Envolto na suspeição


Não mata, mas mói. E que moído está o nosso Primeiro-ministro. Num único mandato, Sócrates já viu o seu nome untado de casos polémicos cinco vezes. Na saca leva já os projectos de Castelo Branco, o caso Cova da Beira, Independente, Freeport e agora o caso “Face Oculta”. As escutas telefónicas entre o PM e Armando Vara são a nódoa mais fresca que caiu num pano que custa, cada vez mais, a limpar.

Com o arquivo do processo na Inglaterra, José Sócrates caminha para a saída do Freeport com uma conta muito alta que cobra credibilidade a alguém que a deveria ter para dar e vender. Sem tempo de degustar uma, já está metido noutra. A maioria absoluta já se foi e o que resta é um governo que se vai desgastando com um PM constantemente envolto na suspeição.

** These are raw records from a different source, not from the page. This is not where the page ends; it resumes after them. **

===== config.mk =====
export PLATFORM = sky130hd
export DESIGN_NAME = fm_status_port
export DESIGN_NICKNAME = d
export VERILOG_FILES = /design/src/rtl/fm_stat_pkg.sv /design/src/rtl/fm_clk_phase.sv /design/src/rtl/fm_busy_timer.sv /design/src/rtl/fm_status_hold.sv /design/src/rtl/fm_status_port.sv
export SDC_FILE = /design/constraint.sdc
export NUM_CORES = 1
export LEC_CHECK = 0
export ABC_AREA = 1
export BUFFER_PORTS_ARGS = -buffer_cell sky130_fd_sc_hd__buf_2
export CAP_MARGIN = 20
export CORE_MARGIN = 2
export CORE_UTILIZATION = 28
export CTS_BUF_LIST = sky130_fd_sc_hd__clkbuf_2
export DETAILED_ROUTE_END_ITERATION = 6
export SKIP_CTS_REPAIR_TIMING = 1
export SYNTH_ARGS = -nofsm -noshare
export SYNTH_HDL_FRONTEND = slang
export SYNTH_HIERARCHICAL = 1
export SYNTH_SLANG_ARGS = --single-unit

===== constraint.sdc =====
create_clock -name clk -period 3.8 [get_ports clk]
set_clock_uncertainty 0.15 [all_clocks]
set_input_delay 0.76 -clock clk [delete_from_list [all_inputs] [get_ports clk]]
set_output_delay 0.76 -clock clk [all_outputs]
set_load 0.1 [all_outputs]

===== src/rtl/fm_stat_pkg.sv =====
package fm_stat_pkg;

  localparam logic [1:0] VAR_DISCRETE   = 2'd0;
  localparam logic [1:0] VAR_INTEGRATED = 2'd1;

  // Master enables from a write at the given phase to the end of BUSY.
  function automatic int unsigned busy_span(input int unsigned phase,
                                            input int unsigned div,
                                            input int unsigned ticks);
    return ((div - phase) % div) + ticks * div;
  endfunction

  function automatic logic variant_has_busy(input logic [1:0] v);
    return (v == VAR_DISCRETE) || (v == VAR_INTEGRATED);
  endfunction

  function automatic logic addr_shows_status(input logic [1:0] v, input logic [1:0] a);
    return (v != VAR_DISCRETE) || (a == 2'd0);
  endfunction

  function automatic logic [7:0] pack_status(input logic busy, input logic tb, input logic ta);
    return {busy, 5'b00000, tb, ta};
  endfunction

endpackage


===== src/rtl/fm_clk_phase.sv =====
module fm_clk_phase #(
  parameter int DIV  = 42,
  parameter int PH_W = $clog2(DIV)
) (
  input  logic            clk,
  input  logic            rst_n,
  input  logic            mclk_en,
  output logic [PH_W-1:0] phase
);
  localparam logic [PH_W-1:0] LAST = PH_W'(DIV - 1);

  always_ff @(posedge clk or negedge rst_n) begin
    if (!rst_n)        phase <= '0;
    else if (mclk_en)  phase <= (phase == LAST) ? '0 : phase + PH_W'(1);
  end

  assert_phase_wrap_R1: assert property (@(posedge clk) disable iff (!rst_n)
    (mclk_en && phase == LAST) |=> phase == '0);
  assert_phase_frozen_R1: assert property (@(posedge clk) disable iff (!rst_n)
    !mclk_en |=> $stable(phase));
endmodule


===== src/rtl/fm_busy_timer.sv =====
module fm_busy_timer
  import fm_stat_pkg::*;
#(
  parameter int DIV   = 42,
  parameter int TICKS = 32,
  parameter int PH_W  = $clog2(DIV)
) (
  input  logic            clk,
  input  logic            rst_n,
  input  logic            mclk_en,
  input  logic            chip_rst,
  input  logic            data_wr,
  input  logic [PH_W-1:0] phase,
  output logic            busy
);
  localparam int REM_MAX = DIV * (TICKS + 1) - 1;
  localparam int REM_W   = $clog2(REM_MAX + 1);

  logic [REM_W-1:0] rem;
  logic [REM_W-1:0] load_val;
  logic             ev_load;

  assign ev_load  = mclk_en && data_wr && !chip_rst;
  assign load_val = REM_W'(busy_span(int'(phase), DIV, TICKS) - 1);
  assign busy     = (rem != '0);

  always_ff @(posedge clk or negedge rst_n) begin
    if (!rst_n)              rem <= '0;
    else if (chip_rst)       rem <= '0;
    else if (mclk_en) begin
      if (data_wr)           rem <= load_val;
      else if (rem != '0)    rem <= rem - REM_W'(1);
    end
  end

  assert_busy_opens_R3: assert property (@(posedge clk) disable iff (!rst_n)
    ev_load |=> busy);
  assert_busy_counts_R3: assert property (@(posedge clk) disable iff (!rst_n)
    (mclk_en && !data_wr && !chip_rst && busy) |=> rem == $past(rem) - REM_W'(1));
  assert_busy_bound_R4: assert property (@(posedge clk) disable iff (!rst_n)
    rem <= REM_W'(REM_MAX));
  assert_busy_reset_R10: assert property (@(posedge clk) disable iff (!rst_n)
    chip_rst |=> !busy);
endmodule


===== src/rtl/fm_status_hold.sv =====
module fm_status_hold
  import fm_stat_pkg::*;
#(
  parameter int HOLD_SHORT = 300000,
  parameter int HOLD_LONG  = 40000000,
  parameter int HOLD_W     = $clog2(HOLD_LONG + 1)
) (
  input  logic       clk,
  input  logic       rst_n,
  input  logic       mclk_en,
  input  logic       chip_rst,
  input  logic       live_rd,
  input  logic [1:0] variant,
  input  logic [7:0] status_in,
  output logic [7:0] latch,
  output logic       alive
);
  logic [HOLD_W-1:0] cnt;
  logic [HOLD_W-1:0] reload;
  logic              ev_reload;

  assign reload    = variant_has_busy(variant) ? HOLD_W'(HOLD_SHORT) : HOLD_W'(HOLD_LONG);
  assign ev_reload = mclk_en && live_rd && !chip_rst;
  assign alive     = (cnt != '0);

  always_ff @(posedge clk or negedge rst_n) begin
    if (!rst_n) begin
      cnt   <= '0;
      latch <= '0;
    end else if (chip_rst) begin
      cnt   <= '0;
    end else if (mclk_en) begin
      if (live_rd) begin
        cnt   <= reload;
        latch <= status_in;
      end else if (cnt != '0) begin
        cnt   <= cnt - HOLD_W'(1);
      end
    end
  end

  assert_hold_reload_R9: assert property (@(posedge clk) disable iff (!rst_n)
    ev_reload |=> alive && latch == $past(status_in));
  assert_hold_counts_R9: assert property (@(posedge clk) disable iff (!rst_n)
    (mclk_en && !live_rd && !chip_rst && alive) |=> cnt == $past(cnt) - HOLD_W'(1));
  assert_hold_reset_R10: assert property (@(posedge clk) disable iff (!rst_n)
    chip_rst |=> !alive);
endmodule


===== src/rtl/fm_status_port.sv =====
module fm_status_port
  import fm_stat_pkg::*;
#(
  parameter int DIV_A      = 7,
  parameter int DIV_B      = 6,
  parameter int TICKS      = 32,
  parameter int HOLD_SHORT = 300000,
  parameter int HOLD_LONG  = 40000000
) (
  input  logic       clk,
  input  logic       rst_n,
  input  logic       mclk_en,
  input  logic [1:0] variant,
  input  logic       chip_rst,
  input  logic       wr_en,
  input  logic [1:0] wr_addr,
  input  logic       rd_en,
  input  logic [1:0] rd_addr,
  input  logic       tmr_a_ovf,
  input  logic       tmr_b_ovf,
  output logic [7:0] rd_data
);
  localparam int DIV  = DIV_A * DIV_B;
  localparam int PH_W = $clog2(DIV);

  logic [PH_W-1:0] phase;
  logic            busy_raw;
  logic            busy_seen;
  logic            data_wr;
  logic            rd_pulse;
  logic            live_rd;
  logic [7:0]      fresh;
  logic [7:0]      latch;
  logic            alive;

  assign data_wr   = wr_en && wr_addr[0];
  assign rd_pulse  = mclk_en && rd_en;
  assign live_rd   = rd_en && addr_shows_status(variant, rd_addr);
  assign busy_seen = busy_raw && variant_has_busy(variant);
  assign fresh     = pack_status(busy_seen, tmr_b_ovf, tmr_a_ovf);

  fm_clk_phase #(.DIV(DIV), .PH_W(PH_W)) u_phase (
    .clk(clk), .rst_n(rst_n), .mclk_en(mclk_en), .phase(phase));

  fm_busy_timer #(.DIV(DIV), .TICKS(TICKS), .PH_W(PH_W)) u_busy (
    .clk(clk), .rst_n(rst_n), .mclk_en(mclk_en), .chip_rst(chip_rst),
    .data_wr(data_wr), .phase(phase), .busy(busy_raw));

  fm_status_hold #(.HOLD_SHORT(HOLD_SHORT), .HOLD_LONG(HOLD_LONG)) u_hold (
    .clk(clk), .rst_n(rst_n), .mclk_en(mclk_en), .chip_rst(chip_rst),
    .live_rd(live_rd), .variant(variant), .status_in(fresh),
    .latch(latch), .alive(alive));

  always_ff @(posedge clk or negedge rst_n) begin
    if (!rst_n)         rd_data <= '0;
    else if (rd_pulse)  rd_data <= live_rd ? fresh : (alive ? latch : 8'h00);
  end

  assert_disc_dead_R6: assert property (@(posedge clk) disable iff (!rst_n)
    (rd_pulse && variant == VAR_DISCRETE && rd_addr != 2'd0 && !alive) |=> rd_data == 8'h00);
  assert_enh_quiet_R5: assert property (@(posedge clk) disable iff (!rst_n)
    (rd_pulse && !variant_has_busy(variant)) |=> !rd_data[7]);
  assert_mid_zero_R8: assert property (@(posedge clk) disable iff (!rst_n)
    rd_pulse |=> rd_data[6:2] == 5'b00000);
  assert_any_addr_R7: assert property (@(posedge clk) disable iff (!rst_n)
    (rd_pulse && variant != VAR_DISCRETE) |=> rd_data[1:0] == $past({tmr_b_ovf, tmr_a_ovf}));
  assert_idle_stable_R11: assert property (@(posedge clk) disable iff (!rst_n)
    !rd_pulse |=> $stable(rd_data));
endmodule


---- After elaboration in Yosys (flattened, before gate mapping) ----
Cells that the tools add are included.
storage, ports and cells
  bits of input ports ..................... 14
  logic and storage cells ................. 44
  register bits ........................... 54
cells by class
  add/sub/neg operators ................... 6
  bitwise logic cells ..................... 1
  div/mod/pow operators ................... 1
  muxes and demuxes ....................... 12
  reductions and logical operators ........ 17
  equal/unequal tests ..................... 2
operators by type and width
  cell                    number
  $mux 26                 5
  $mux 11                 4
  $mod 32x6->32 const B   1
  $reduce_bool 26->1      1
  $sub 26x1->26 const B   1
  $sub 11x1->11 const B   2
  $mux 8                  2
  $add 11x11->11 const B  1
  $reduce_bool 11->1      1
  $sub 6x6->7 const A     1
  $add 6x1->6 const B     1
  $eq 6x6->1 const B      1
  $mux 6                  1
  $reduce_bool 3->1       2
  $logic_and 1x1->1       4
  $logic_not 2->1         2
  $reduce_and 2->1        2
  $reduce_bool 2->1       2
  $reduce_and 3->1        1
  $eq 2x1->1 const B      1
  $logic_or 1x1->1        2
  $not 1->1               1

---- Depth between registers and ports, before layout ----
Gate-level depths: netlist of the first run.
  depth after elaboration ................. 7
  mapped depth ............................ 33
  mapped depth without buffers ............ 33

---- Hierarchy ----
Netlist of the first run, hierarchy kept.
modules (own cells, without submodules)
  module          cells each  sequential area each (um^2)  area an instance (um^2)  times used
  fm_status_hold  310         850.8                        2193.4                   1
  fm_busy_timer   254         275.3                        1591.5                   1
  fm_status_port  62          200.2                        452.9                    1
  fm_clk_phase    48          150.1                        372.9                    1

---- Worst setup path before layout of the first run ----
No wires, ideal clock.
  path kind ............................... register to register
  start ................................... reg u_phase.phase[0]
  end ..................................... reg u_busy.rem[6]
  stages on the path, launching flop included .. 33
  data arrival time ....................... 3.361 ns
  buffers on the path ..................... 0
  data required time ...................... 3.534 ns
  path slack .............................. 0.172 ns
  library setup time ...................... 0.116 ns
  clock period less this slack ............ 3.628 ns
  path through ............................ dfrtp_1 ha_1 o21ai_2 nand2_4 nand2_4 ha_1 inv_1 nand4_4 nand2_1 nand2_2 nand2_2 nand2_1 nand2_2 nand2_2 inv_2 nor2_1 nand2_2 nand2_2 inv_2 nand2_2 nand2_4 nand3_4 nand2_2 nand2_1 inv_1 ha_1 nand3_2 nor2_2 nand2_1 nand2_1 nand2_1 nand2_1 nand2_1
between the ends
  cells in the longest elaborated chain, start to end .. 7
ends and longest elaborated chain
  element                   line                 text
  start: declaration        fm_clk_phase.sv:8    output logic [PH_W-1:0] phase
  start signal: assignment  fm_clk_phase.sv:14   else if (mclk_en) phase <= (phase == LAST) ? '0 : phase + PH_W'(1);
  $sub 6x6->7               fm_stat_pkg.sv:10    return ((div - phase) % div) + ticks * div;
  $mod 32x6->32             fm_stat_pkg.sv:10
  $add 11x11->11            fm_stat_pkg.sv:10
  $sub 11x1->11             fm_busy_timer.sv:24  assign load_val = REM_W'(busy_span(int'(phase), DIV, TICKS) - 1);
  $mux 11                   fm_busy_timer.sv:31  if (data_wr) rem <= load_val;
  $mux 11                   fm_busy_timer.sv:30  else if (mclk_en) begin
  $mux 11                   fm_busy_timer.sv:29  else if (chip_rst) rem <= '0;
  end signal: assignment    fm_busy_timer.sv:31
  end signal: assignment    fm_busy_timer.sv:32  else if (rem != '0) rem <= rem - REM_W'(1);
  end: declaration          fm_busy_timer.sv:19  logic [REM_W-1:0] rem;
No other way between the ends. The select of a mux whose other input is x is not followed.
A chain may end at the register's enable or synchronous reset.

---- Final worst setup path of the first run ----
  start ................................... reg u_phase.phase[1]
  end ..................................... reg u_busy.rem[6]
The elaborated chain is that of the path after synthesis.

==> impl_metrics.toml, run 1 <==
[timing]
relSlewSlack = 0.529
setup-tns-final_ns = 0
fin_ws_ns = 0.252
timing.fmax_ghz = 0.282
fin_crit_ns = 3.55
slew_violations = 0
worstMarginPinSlew_ns = 0.705
hold_violations = 0
setup-violations-final = 0
period_share = 0.934

[layout]
nNetsFinal = 747
drive_gt1_frac = 0.225
num_antenna_cells = 0
final_area_sq_um = 5370
n_fill_cell = 1787
syn2layout_area_growth_pct = 16.5
final_cell_mix = "nand2_1 (186), inv_1 (73), nand3_1 (70)"
final_common_cell = "nand2_1"
fin_util = 0.336

[setup_path]
cp-start-kind = "flop"
cp_max_fo = 6
endpoint = "u_busy/rem[6]"
critPathMaxStageDelay_ns = 0.42
r2r-end = "u_busy/rem[6]"
crit_arrival_ns = 3.82
startpoint = "u_phase/phase[1]"
r2r_start = "u_phase/phase[1]"
critical_path_class = "reg2reg"
crit_path_end_kind = "flop"
critPathSlowestCell = "dfrtp_1"
r2r_cells = 32
cp.required_ns = 4.07
r2r_slack_ns = 0.25

[synthesis]
synth-seq-area-share = 0.320
synth_area_leader_cell = "dfrtp_1"
synthTopCellsByArea = "dfrtp_1 (32%), nand2_1 (16%), nand3_1 (7.7%)"
ys_ff_latch = 59
synth.cell_area_sq_um = 4610
ys_warn_count = 6
synth_top_area_share = 0.320
synthDistinctLibCells = 45
synth_area_per_cell_sq_um = 6.84
syn-instance-count = 674

[global_route]
grtUsageMet3 = 0.0169
grt_start_max_net_pins = 26
antenna_found_initial = 0
grt_util_met2 = 0.201
grt-ovfl-total = 0
grt_use_total = 0.124
grt_pass1_vias = 3971
top_usage_layer = "met2"
grt_first_pass_wirelength_mm = 18.3
use_met1 = 0.172

[route]
firstDrtPassIters = 4
ant_nets = 0
drc_errors = 0
drt-initial-drc-count = 241
wl_per_cell_um = 11.2
routed_via_density = 4.50
wl_mm = 10.6
via_count = 4250

[floorplanning]
dieArea_sq_um = 17500
io_pins = 22
initial_core_util = 0.288
die_x_um = 132
die_y_um = 132
rows = 46
core_area_sq_um = 16000

[placed_design]
place_ws_ns = 0.0719
port-buffer-count = 20
gp_congestion = 0.826
postPlaceCellArea_sq_um = 5010
dp_hpwl_mm = 7.55

[status]
outcome = "complete, no violations"

[cts]
clk_pin_slew_ns = 0.18
cts_sinks = 59
cts_max_path_buffers = 2
h-tree-depth = 3
clk_latency_ns = 0.50
numCtsBuffers = 9
ctsRootBufferMaster = "clkbuf_2"
cts_tree = "built"

[power]
power.density_nw_per_um2 = 772
leakage_nw = 2.72
vdd.ir_drop.worst_mv = 0.322

[worst_hold_path]
min_path_type = "in2async"

[run]
drv_cap = 0
[where the power goes]
group,internal [mW],switching [mW],total (mW)
sequential,0.768,0.106,0.874
clock,0.282,0.260,0.542
combinational,1.00,1.72,2.73
[synthesized netlist by cell type (all sizes together)]
cell type  count
buf            9
o21ai         41
nand2        228
dfrtp         59
nand4         22
o21a           1
nand3         77
nor3           4
mux2           8
nor2          88
nand3b         6
a21o           1
a31oi          1
inv           83
a31o           1
o21bai         2
clkinv         4
conb           2
xor2           4
a21oi         14
ha             9
or2            5
and2           1
clkbuf         1
o22ai          3
[layout make-up]
class	count	area [sq um]	share of cell area
inverters	87	328	0.0610
well taps	216	270	0.0503
repair buffers	44	280	0.0522
clock inverters	7	116	0.0217
clock buffers	9	45.0	0.00839
multi-input cells	523	2850	0.531
flip-flops and latches	59	1480	0.275
[sequential cells by signal, indices dropped and copies added, names as in the netlist]
name           flops
rd_data            8
u_busy/rem        11
u_hold/cnt        26
u_hold/latch       8
u_phase/phase      6
[stage by stage]
step | instances | hold WS (ns) | power [mW]
5_1_grt | 945 | 0.0950 | 4.56
4_1_cts | 932 | 0.0714 | 3.85
3_3_place_gp | 916 | 0.312 | 3.26
3_5_place_dp | 916 | 0.314 | 3.29
6_report | 945 | 0.0837 | 4.14
2_1_floorplan | 679 | 0.296 | 2.84
[worst min path at each step]
stage,slack [ns],endpoint,startpoint,depth (start not counted)
final,0.08,u_phase/phase[0],rst_n,1
after global routing,0.1,u_phase/phase[5],rst_n,1
after detailed placement,0.31,rd_data[6],rd_data[6],2
after CTS,0.07,u_phase/phase[5],rst_n,1
after floorplan,0.30,u_hold/cnt[0],u_hold/cnt[0],1
after global placement,0.31,rd_data[6],rd_data[6],2
[metal layers]
metal / routed length (um) / vias to the layer above
li1: - / 2253
met1: 5390 / 1926
met2: 4730 / 59
met3: 306 / 12
met4: 138 / 0
met5: 0 / -
[worst max-delay path: cells and delay by family (launching register included)]
| family | cells | cell delay (ns) |
|---|---|---|
| and+or+nand+nor | 25 | 1.94 |
| AOI/OAI and AO/OA | 1 | 0.17 |
| adders and majority gates | 3 | 0.56 |
| buffers and inverters | 3 | 0.20 |
| DFF | 1 | 0.42 |
[cells by family after synthesis]
| kind of cell | share of synthesized area |
|---|---|
| muxes | 0.0195 |
| adders and majority gates | 0.0244 |
| xor gates and xnor gates | 0.00760 |
| and+or+nand+nor | 0.461 |
| other | 0.00163 |
| DFF | 0.320 |
| buffers and inverters | 0.0866 |
| AOI/OAI and AO/OA | 0.0792 |
Power figures use the tool's default switching activity.
==> inputs of run 2 (changes only) <==
==> constraint.sdc (replaced) <==
create_clock -name clk -period 3.8 [get_ports clk]
set_clock_uncertainty 0.15 [all_clocks]
set_input_delay 0.38 -clock clk [delete_from_list [all_inputs] [get_ports clk]]
set_output_delay 0.38 -clock clk [all_outputs]
set_load 0.1 [all_outputs]
==> run 2 against run 1 <==
  * Cell area grew 0.28%
  * Global-route usage shrank 0.51 points
  * Core utilization grew 0.094 points
  * Worst setup slack lost 0.012 ns
  * Non-clock buffer count grew 1
  * Clock power shrank 12%
  * Die area is the same
  * Maximum frequency shrank 0.35%
  * Largest cell class unchanged
  * Largest power group unchanged
==> impl_metrics.toml, run 2 (synthesis gave the netlist of run 1 again) <==
[floorplanning]
core_area_sq_um = 16000
dieArea_sq_um = 17500
die_y_um = 132
rows = 46
die_x_um = 132
io_pins = 22
initial_core_util = 0.288

[route]
drt-initial-drc-count = 226
wl_mm = 10.5
drc_errors = 0
routed_via_density = 4.60
firstDrtPassIters = 5
via_count = 4352
wl_per_cell_um = 11.1
ant_nets = 0

[power]
power.density_nw_per_um2 = 759
vdd.ir_drop.worst_mv = 0.345
leakage_nw = 2.72
power_mw = 4.09

[layout]
fin_cells = 946
n_fill_cell = 1781
nNetsFinal = 748
num_antenna_cells = 0
syn2layout_area_growth_pct = 16.8
reg_top3 = "u_hold/cnt (26), u_busy/rem (11)"
drive_gt1_frac = 0.223
final_cell_mix = "nand2_1 (183), inv_1 (73), nand3_1 (70)"
largest_register_ffs = 26
final_common_cell = "nand2_1"
regMostFlops = "u_hold/cnt"

[placed_design]
dp_hpwl_mm = 7.53
dp_cells = 915
port-buffer-count = 20
gp_congestion = 0.824

[cts]
clk_pin_slew_ns = 0.19
ctsRootBufferMaster = "clkbuf_2"
cts_tree = "built"
h-tree-depth = 3
cts_sinks = 59
clk_latency_ns = 0.50
numCtsBuffers = 9
cts_max_path_buffers = 2

[setup_path]
critical_path_class = "reg2reg"
crit_arrival_ns = 3.82
cp-start-kind = "flop"
cp_max_fo = 5
crit_path_end_kind = "flop"
critPathSlowestCell = "dfrtp_1"
cp.required_ns = 4.06
critPathMaxStageDelay_ns = 0.46

[run]
drv_cap = 0

[global_route]
grt-ovfl-total = 0
antenna_found_initial = 0
grt_first_pass_wirelength_mm = 17.6
grt_pass1_vias = 3774
grt_start_max_net_pins = 42
grt_use_total = 0.119

[timing]
slew_violations = 0
period_share = 0.937
relSlewSlack = 0.374
timing.fmax_ghz = 0.281
worstMarginPinSlew_ns = 0.939
hold_violations = 0
fin_crit_ns = 3.56
setup-violations-final = 0

[status]
outcome = "complete, no violations"

[worst_hold_path]
min_path_type = "in2reg"
==> run 2: changes by cell type in the layout (fill, tap and decap cells not counted), moves of 2 or more <==
cell / change
nand2_1: -3
buf_4: -2
dlygate4sd3_1: +3
nand2_4: +2
==> run 2: metrics by stage <==
| stage | setup TNS, ns | cell area (sq um) | hold WS [ns] | setup WS [ns] | utilization |
|---|---|---|---|---|---|
| 2_1_floorplan | 0 | 4630 | -0.0656 | 0.172 | - |
| 3_3_place_gp | 0 | 5000 | 0.315 | 0.0956 | 0.313 |
| 3_5_place_dp | 0 | 5000 | 0.313 | 0.0328 | 0.313 |
| 4_1_cts | -0.00723 | 5140 | -0.148 | -0.00723 | 0.321 |
| 5_1_grt | -0.0354 | 5390 | 0.0307 | -0.0354 | 0.337 |
| 6_report | 0 | 5390 | 0.0709 | 0.240 | 0.337 |
==> run 2: final timing paths <==
path / start / to / slack [ns] / cells past startpoint
max: u_phase/phase[0] / u_busy/rem[6] / 0.24 / 28
min: rd_en / rd_data[7] / 0.07 / 4
max reg2reg: u_phase/phase[0] / u_busy/rem[6] / 0.24 / 28
min reg2reg: u_hold/cnt[0] / u_hold/cnt[0] / 0.34 / 1
max in group asynchronous: rst_n / u_hold/cnt[10] / 2.36 / 3
min in group asynchronous: rst_n / u_hold/cnt[20] / 0.42 / 2
==> run 2: final cells by class <==
class	instances	area, sq um	area share
tap	216	270	0.0502
clock buffer	9	45.0	0.00836
multi-input combinational	523	2880	0.534
sequential	59	1480	0.274
timing repair buffer	45	295	0.0548
clock inverter	7	92.6	0.0172
inverter	87	328	0.0609
==> run 2: report_power, final <==
part	leakage, nW	switching [mW]	total, mW	internal, mW
registers	0.763	0.113	0.881	0.767
clock network	0.0755	0.261	0.476	0.215
logic	1.88	1.72	2.73	1.01
total	2.72	2.10	4.09	1.99
==> run 2: routing by layer <==
metal	up-vias	GRT usage	part of all wire	wire, um
li1	2268	-	-	-
met1	1983	0.162	0.48	5000
met4	0	0.0269	0.0081	85
met2	92	0.195	0.47	4970
met3	9	0.0242	0.045	471
met5	-	0	0	0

A verdade é que temos de tomar José Sócrates como inocente. Costuma-se dizer “onde há fumo, há fogo”. Até agora, a fiar pela justiça, o ditado não se aplica a Sócrates. O problema é que começa a existir muita fumaça à volta do PM que vai contraindo, caso a caso, uma credibilidade estéril. O sentimento de que a justiça portuguesa não é para os bem sentados - sentimento que já está entranhado neste país -, envolve agora, inevitavelmente, o PM.